MR De Rossa was a very powerful man who should have better things to do than intimidate a newspaper, Mr Dunphy told the court. He claimed he had no apology to make.
This was an attempt to intimidate the last newspaper in the country to allow people to give expression to their views no matter how unpopular they were.
Mr Hardiman asked: "Do you rant a lot?"
Mr Dunphy said: "I'm a very gentle person, a very happy person.
Earlier, Mr Hardiman suggested that the newspaper used him as a "boot boy" to supplement the more civilised editorial treatment.
Mr Dunphy said that was not true. Nobody in the Sunday Independent or in any other newspaper he had worked for had tried to, or succeeded in, telling him what to write. It had not happened and would not happen.
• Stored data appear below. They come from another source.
`src/rtl/write_axi_stream.sv`:
```
// Captures NUM_CH-sample frames on the rising edge of a synchronised recovery strobe,
// buffers them in a frame FIFO and serialises them one channel per AXI-Stream beat.
module write_axi_stream #(
  parameter int DATA_W      = 14,
  parameter int NUM_CH      = 2,
  parameter int FIFO_DEPTH  = 8,
  parameter int SYNC_STAGES = 2,
  parameter int OFFSET_BIN  = 0
) (
  input  logic                                  clock_50,
  input  logic                                  reset,
  input  logic                                  clock_recovery,
  input  logic [NUM_CH*DATA_W-1:0]              data_rec,
  input  logic                                  clr_ovf,
  input  logic                                  m_tready,
  output logic                                  m_tvalid,
  output logic [DATA_W-1:0]                     m_tdata,
  output logic [((NUM_CH > 1) ? $clog2(NUM_CH) : 1)-1:0] m_tuser,
  output logic                                  m_tlast,
  output logic [NUM_CH*DATA_W-1:0]              data_stand,
  output logic [$clog2(FIFO_DEPTH+1)-1:0]       fill,
  output logic                                  overflow
);
  localparam int FRAME_W = NUM_CH * DATA_W;
  localparam int CH_W    = (NUM_CH > 1) ? $clog2(NUM_CH) : 1;
  localparam int FILL_W  = $clog2(FIFO_DEPTH + 1);
  localparam int PTR_W   = $clog2(FIFO_DEPTH);
  localparam logic [CH_W-1:0]   LAST_CH = CH_W'(NUM_CH - 1);
  localparam logic [FILL_W-1:0] FULL    = FILL_W'(FIFO_DEPTH);
  localparam logic [DATA_W-1:0] FLIP    = (OFFSET_BIN != 0) ? {1'b1, {(DATA_W-1){1'b0}}} : '0;

  typedef enum logic {IDLE, SEND} state_t;

  logic [SYNC_STAGES-1:0] sync_reg;
  logic                   hist_reg;
  logic                   capture, push, drop, pop, advance;
  logic [FRAME_W-1:0]     conv_frame;
  logic [FRAME_W-1:0]     mem [FIFO_DEPTH];
  logic [PTR_W-1:0]       wr_ptr_reg, rd_ptr_reg;
  logic [FILL_W-1:0]      fill_reg;
  logic                   overflow_reg;
  logic [FRAME_W-1:0]     data_stand_reg, frame_reg;
  logic [CH_W-1:0]        ch_reg, ch_next;
  logic                   tvalid_reg, tvalid_next;
  state_t                 state_reg, state_next;

  // Flops reset high so a strobe already high at reset release is not seen as an edge.
  always_ff @(posedge clock_50) begin
    if (reset) begin
      sync_reg <= '1;
      hist_reg <= 1'b1;
    end else begin
      sync_reg <= {sync_reg[SYNC_STAGES-2:0], clock_recovery};
      hist_reg <= sync_reg[SYNC_STAGES-1];
    end
  end

  assign capture = sync_reg[SYNC_STAGES-1] & ~hist_reg;
  assign push    = capture & (fill_reg != FULL);
  assign drop    = capture & (fill_reg == FULL);

  generate
    for (genvar gi = 0; gi < NUM_CH; gi++) begin : g_conv
      assign conv_frame[gi*DATA_W +: DATA_W] = data_rec[gi*DATA_W +: DATA_W] ^ FLIP;
    end
  endgenerate

  always_ff @(posedge clock_50) begin
    if (push) mem[wr_ptr_reg] <= conv_frame;
  end

  always_ff @(posedge clock_50) begin
    if (reset) begin
      wr_ptr_reg     <= '0;
      rd_ptr_reg     <= '0;
      fill_reg       <= '0;
      overflow_reg   <= 1'b0;
      data_stand_reg <= '0;
    end else begin
      if (capture) data_stand_reg <= conv_frame;
      if (push) wr_ptr_reg <= wr_ptr_reg + 1'b1;
      if (pop)  rd_ptr_reg <= rd_ptr_reg + 1'b1;
      if (push && !pop)      fill_reg <= fill_reg + 1'b1;
      else if (pop && !push) fill_reg <= fill_reg - 1'b1;
      if (drop)         overflow_reg <= 1'b1;
      else if (clr_ovf) overflow_reg <= 1'b0;
    end
  end

  // In SEND m_tvalid is always high, so m_tready alone marks a handshake.
  always_comb begin
    state_next  = state_reg;
    ch_next     = ch_reg;
    tvalid_next = tvalid_reg;
    pop         = 1'b0;
    advance     = 1'b0;
    case (state_reg)
      IDLE: begin
        if (fill_reg != '0) begin
          pop         = 1'b1;
          ch_next     = '0;
          tvalid_next = 1'b1;
          state_next  = SEND;
        end
      end
      SEND: begin
        if (m_tready) begin
          if (ch_reg != LAST_CH) begin
            ch_next = ch_reg + 1'b1;
            advance = 1'b1;
          end else if (fill_reg != '0) begin
            pop     = 1'b1;
            ch_next = '0;
          end else begin
            tvalid_next = 1'b0;
            state_next  = IDLE;
          end
        end
      end
      default: state_next = IDLE;
    endcase
  end

  always_ff @(posedge clock_50) begin
    if (reset) begin
      state_reg  <= IDLE;
      ch_reg     <= '0;
      tvalid_reg <= 1'b0;
      frame_reg  <= '0;
    end else begin
      state_reg  <= state_next;
      ch_reg     <= ch_next;
      tvalid_reg <= tvalid_next;
      if (pop)          frame_reg <= mem[rd_ptr_reg];
      else if (advance) frame_reg <= frame_reg >> DATA_W;
    end
  end

  assign m_tvalid   = tvalid_reg;
  assign m_tdata    = frame_reg[DATA_W-1:0];
  assign m_tuser    = ch_reg;
  assign m_tlast    = tvalid_reg & (ch_reg == LAST_CH);
  assign data_stand = data_stand_reg;
  assign fill       = fill_reg;
  assign overflow   = overflow_reg;
endmodule

```
`config.mk`:
```
export PLATFORM = sky130hd
export DESIGN_NAME = write_axi_stream
export DESIGN_NICKNAME = d
export VERILOG_FILES = /design/src/rtl/write_axi_stream.sv
export SDC_FILE = /design/constraint.sdc
export NUM_CORES = 1
export LEC_CHECK = 0
export BUFFER_PORTS_ARGS = -buffer_cell sky130_fd_sc_hd__buf_2
export CORE_ASPECT_RATIO = 1.5
export CORE_MARGIN = 2
export CORE_UTILIZATION = 25
export CTS_CLUSTER_DIAMETER = 30
export DETAILED_ROUTE_END_ITERATION = 12
export PLACE_DENSITY_LB_ADDON = 0.08
export SLEW_MARGIN = 20
export SYNTH_ARGS = -nofsm -noshare
export SYNTH_HDL_FRONTEND = slang
export SYNTH_SLANG_ARGS = --single-unit
export TNS_END_PERCENT = 20
```
`constraint.sdc`:
```
create_clock -name clock_50 -period 5.2 [get_ports clock_50]
set_clock_uncertainty 0.1 [all_clocks]
set_input_delay 1.04 -clock clock_50 [delete_from_list [all_inputs] [get_ports clock_50]]
set_output_delay 1.04 -clock clock_50 [all_outputs]
set_load 0.005 [all_outputs]
```
# --- After elaboration in Yosys (flattened, before gate mapping) ---
# Memory sizes are Yosys's and may differ from the RTL's. A register that Yosys moved wholly into a read port is not among the register bits.
# Index checks and enable logic that the tools add are counted.
word_totals:
  wordCells: 69
  ramBits: 224
  output_inout_bits: 50
  mem_count: 1
  inputBits: 33
  ff_bits: 73
op_classes:
  mux: 30
  add_sub_neg: 5
  eq_ne: 6
  bitwise_logic: 6
  n_reduce_logical: 10
mem_list:
  columns: ["name", "depth", "word_bits", "read_ports", "rd_ports_with_merged_regs", "wr", "line", "source"]
  rows:
  - ["mem", 8, 28, 1, 1, 1, "38", "logic [FRAME_W-1:0] mem [FIFO_DEPTH];"]
ops:
  columns: ["op", "n"]
  rows:
  - ["$mux W28", 2]
  - ["$mux W1", 20]
  - ["$mux W4", 2]
  - ["$ne A2 B2 Y1 const B", 4]
  - ["$pmux W1 S2", 4]
  - ["$add A3 B1 Y3 const B", 2]
  - ["$mux W3", 2]
  - ["$reduce_bool A2 Y1", 3]
  - ["$add A4 B1 Y4 const B", 1]
  - ["$and A1 B1 Y1", 4]
  - ["$eq A4 B4 Y1 const B", 1]
  - ["$ne A4 B4 Y1 const B", 1]
  - ["$reduce_and A4 Y1", 1]
  - ["$reduce_bool A4 Y1", 1]
  - ["$sub A4 B1 Y4 const B", 1]
  - ["$logic_and A1 B1 Y1", 2]
  - ["$logic_not A1 Y1", 2]
  - ["$not A1 Y1", 2]
  - ["$reduce_and A2 Y1", 1]
  - ["$add A1 B1 Y1 const B", 1]

# --- Logic depth before layout (Yosys ltp) ---
logic_depth:
  ltp_word: 8
  ltp_mapped: 11

# --- Worst setup path before layout ---
# No wires, ideal clock.
synth_timing:
  kind: "register to register"
  start: "register fill_reg[0], in the netlist fill[0]"
  end: "memory mem[0][0] (netlist bit) (enable)"
  required_ps: 4652
  path_stages_with_launch: 5
  setup_time_ps: 448
  t_arrival_ps: 3048
  period_less_slack_ps: 3597
  path_slack_ps: 1603
  n_path_buf: 0
  path_cell_list: "dfxtp_1 nor3_1 a21oi_1 nand2b_1 nor3_1"
synth_between:
  elab_chain_len: 4
synth_rtl:
  columns: ["element", "line", "source"]
  rows:
  - ["start: declaration", "40", "logic [FILL_W-1:0] fill_reg;"]
  - ["start signal: assignment", "83", "if (push && !pop) fill_reg <= fill_reg + 1'b1;"]
  - ["start signal: assignment", "84", "else if (pop && !push) fill_reg <= fill_reg - 1'b1;"]
  - ["$ne A4 B4 Y1", "59", "assign push = capture & (fill_reg != FULL);"]
  - ["$and A1 B1 Y1", "59", null]
  - ["via push", "36", "logic capture, push, drop, pop, advance;"]
  - ["$mux W1", "69", "if (push) mem[wr_ptr_reg] <= conv_frame;"]
  - ["$mux W1 (not written as such)", "69", null]
  - ["end: declaration", "38", null]
# The timed path passes the listed nets, and every way through them passes these cells.

# --- Worst setup path after layout ---
layout_timing:
  start: "register fill_reg[0], in the netlist fill[0]"
  end: "register fill_reg[3], in the netlist fill[3]"
layout_between:
  elab_chain_len: 8
layout_rtl:
  columns: ["element", "line", "source"]
  rows:
  - ["$reduce_bool A4 Y1", "99, 111", null]
  - ["$mux W1", "99, 111", null]
  - ["$mux W1", "108", "if (ch_reg != LAST_CH) begin"]
  - ["$mux W1", "107", "if (m_tready) begin"]
  - ["$pmux W1 S2", "97", "case (state_reg)"]
  - ["$logic_not A1 Y1", "83", null]
  - ["$logic_and A1 B1 Y1", "83", null]
  - ["$mux W4 or $reduce_bool A2 Y1 (tied branches)", null, null]
# Several ways; a longest one is shown, not always the timed one. The select of a mux whose other input is x is not followed.
# A chain may end at the register's enable or synchronous reset.

==> summary.md <==
| Metric | Value |
|---|---|
| Status | `finished clean` |
| Worst skew pair latency | `~570 ps` |
| Hpwl dp | `about 18,000 um` |
| Non-filler instance count after layout | `1,431` |
| Clock-pin slew on the worst setup and hold paths | `40 ps` |
| Global-route wire length before repair | `between 40,000 and 50,000 um` |
| Hold Crit Depth | `1` |
| Hold slack | `roughly 320 ps` |
| Setup bufs post-CTS | `0` |
| Power density cells | `533 nW/um^2` |
| Synth Cell Area | `~11,000 um^2` |
| Number of synthesized flops with an enable pin | `224` |
| CTS Sinks | `300` |
| Arr. time, crit path | `around 3500 ps` |
| Setup TNS | `0 ps` |
| Post-Synthesis Cells | `roughly 670` |
| Placed insts | `roughly 1,300` |
| R2R depth | `10` |
| Routed Antenna Nets | `0` |
| Ys flop type | `edfxtp_1` |
| Crit Path Class | `register to register` |
| Die footprint | `~48,000 um^2` |
| Die Y | `between 200 and 300 um` |
| Synth Register Bits | `300` |
| Slew @ Worst Pin | `761 ps` |
| Initial Utilization | `25.2%` |
| CTS tree | `done` |
| Worst hold-check path type | `register to register` |
| DRC | `0` |
| Fin crit period | `between 3000 and 4000 ps` |
| Hold_buf cts | `0` |
| RSZ-0062 raised after global routing | `no` |
| Final Hold Fails | `0` |
| Total CTS buffers | `66` |
| Vias in the first global route | `6,807` |
| Root buf cell | `clkbuf_16` |
| Core ar. | `approximately 46,000 um^2` |
| Synth cell types | `41` |
| Period utilization | `between 60% and 70%` |
| Worst IR drop on VDD | `approximately 0.20 mV` |
| Relative slew margins | `around half` |
| Grt total ovfl | `0` |
| Port Buffers | `roughly 80` |
| F_max | `313 MHz` |
| Post-synth ARST share | `0%` |
| Layout area overhead | `28.0%` |
| Placed Area | `12,500 um^2` |
| Final WL | `between 30,000 and 40,000 um` |
| Setup violations, final | `0` |
| Placer congestion estimate | `between 0.6 and 0.7` |
| Post-layout util | `about a third` |
| Initial antenna violation count | `0` |
| Vias | `6,276` |
| Mean routed wirelength per cell | `between 20 and 25 um` |
| I/O pin cnt | `slightly above 80` |
| Synthesized area per cell | `approximately 17 um^2` |
| Layout cell share with drive strength beyond 1 | `about a third` |
| Nets | `slightly above 800` |
| Critical Path Sink Type | `register` |
| Vias per inst | `4.39` |
| Die W | `179 um` |
| DRT Pass-1 Iters | `4` |
| Largest register FFs | `between 200 and 250` |
| Post-synthesis sequential area ratio | `a little under three quarters` |
| Pins over their slew limit | `0` |
| Max-cap violations | `0` |
| Largest net degree at the start of global routing | `44` |
| First-iteration detailed-routing DRC count | `between 300 and 400` |
| # resized after CTS | `0` |
| Crit start category | `register` |
| FP Rows | `96` |
| Syn_nets | `approximately 700` |
| Yosys warns | `0` |
| Total GRT Usage | `between 10% and 20%` |
| Clock Tree Buf Depth | `3` |
| Ant diodes | `0` |
| Critical Path Fanout Max | `16` |
| H-tree depth | `3` |
| Leak Pwr | `4.93 nW` |
| Final Instance Area | `roughly 15,000 um^2` |
| Crit path required time | `~5500 ps` |
[Yosys cell counts, types with 4 or more instances]
cell type  number  area (um^2)
o221ai_1       14          123
nand2_1        60          225
ha_1            5         62.6
buf_2          10         50.1
edfxtp_1      224         6730
a21oi_1        35          175
nand2b_1       32          200
nor2_1         20         75.1
inv_1           6         22.5
xnor2_1         4         35.0
mux4_2         56         1260
nand3b_1       13         97.6
buf_4          19          143
dfxtp_1        76         1520
mux2i_1        30          300
clkbuf_1       16         60.1
buf_6           6         67.6
o22ai_1        12         75.1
Mr Hardiman said he had mentioned that Vincent Browne had wanted him to tell him what he thought and he would write it out. Mr Dunphy said yes, but he refused and left.
Asked if he was engaged in propaganda, Mr Dunphy replied: "I was engaged in propaganda for Fine Gael and I was engaged for your own party, the PDs, as well."
Mr Hardiman: "Put away the idiot cards."
Mr Dunphy said it would be unthinkable to him that he would write to orders and be anybody's "boot boy". It was a jibe straight out of Phoenix magazine.
Mr Dunphy said that Mr De Rossa did not know about any specific illegal acts but he did know that serious things were going on that should not have been going on. "No reading of this article could in any way suggest, infer, or imply that Mr De Rossa was guilty of any illegal activity."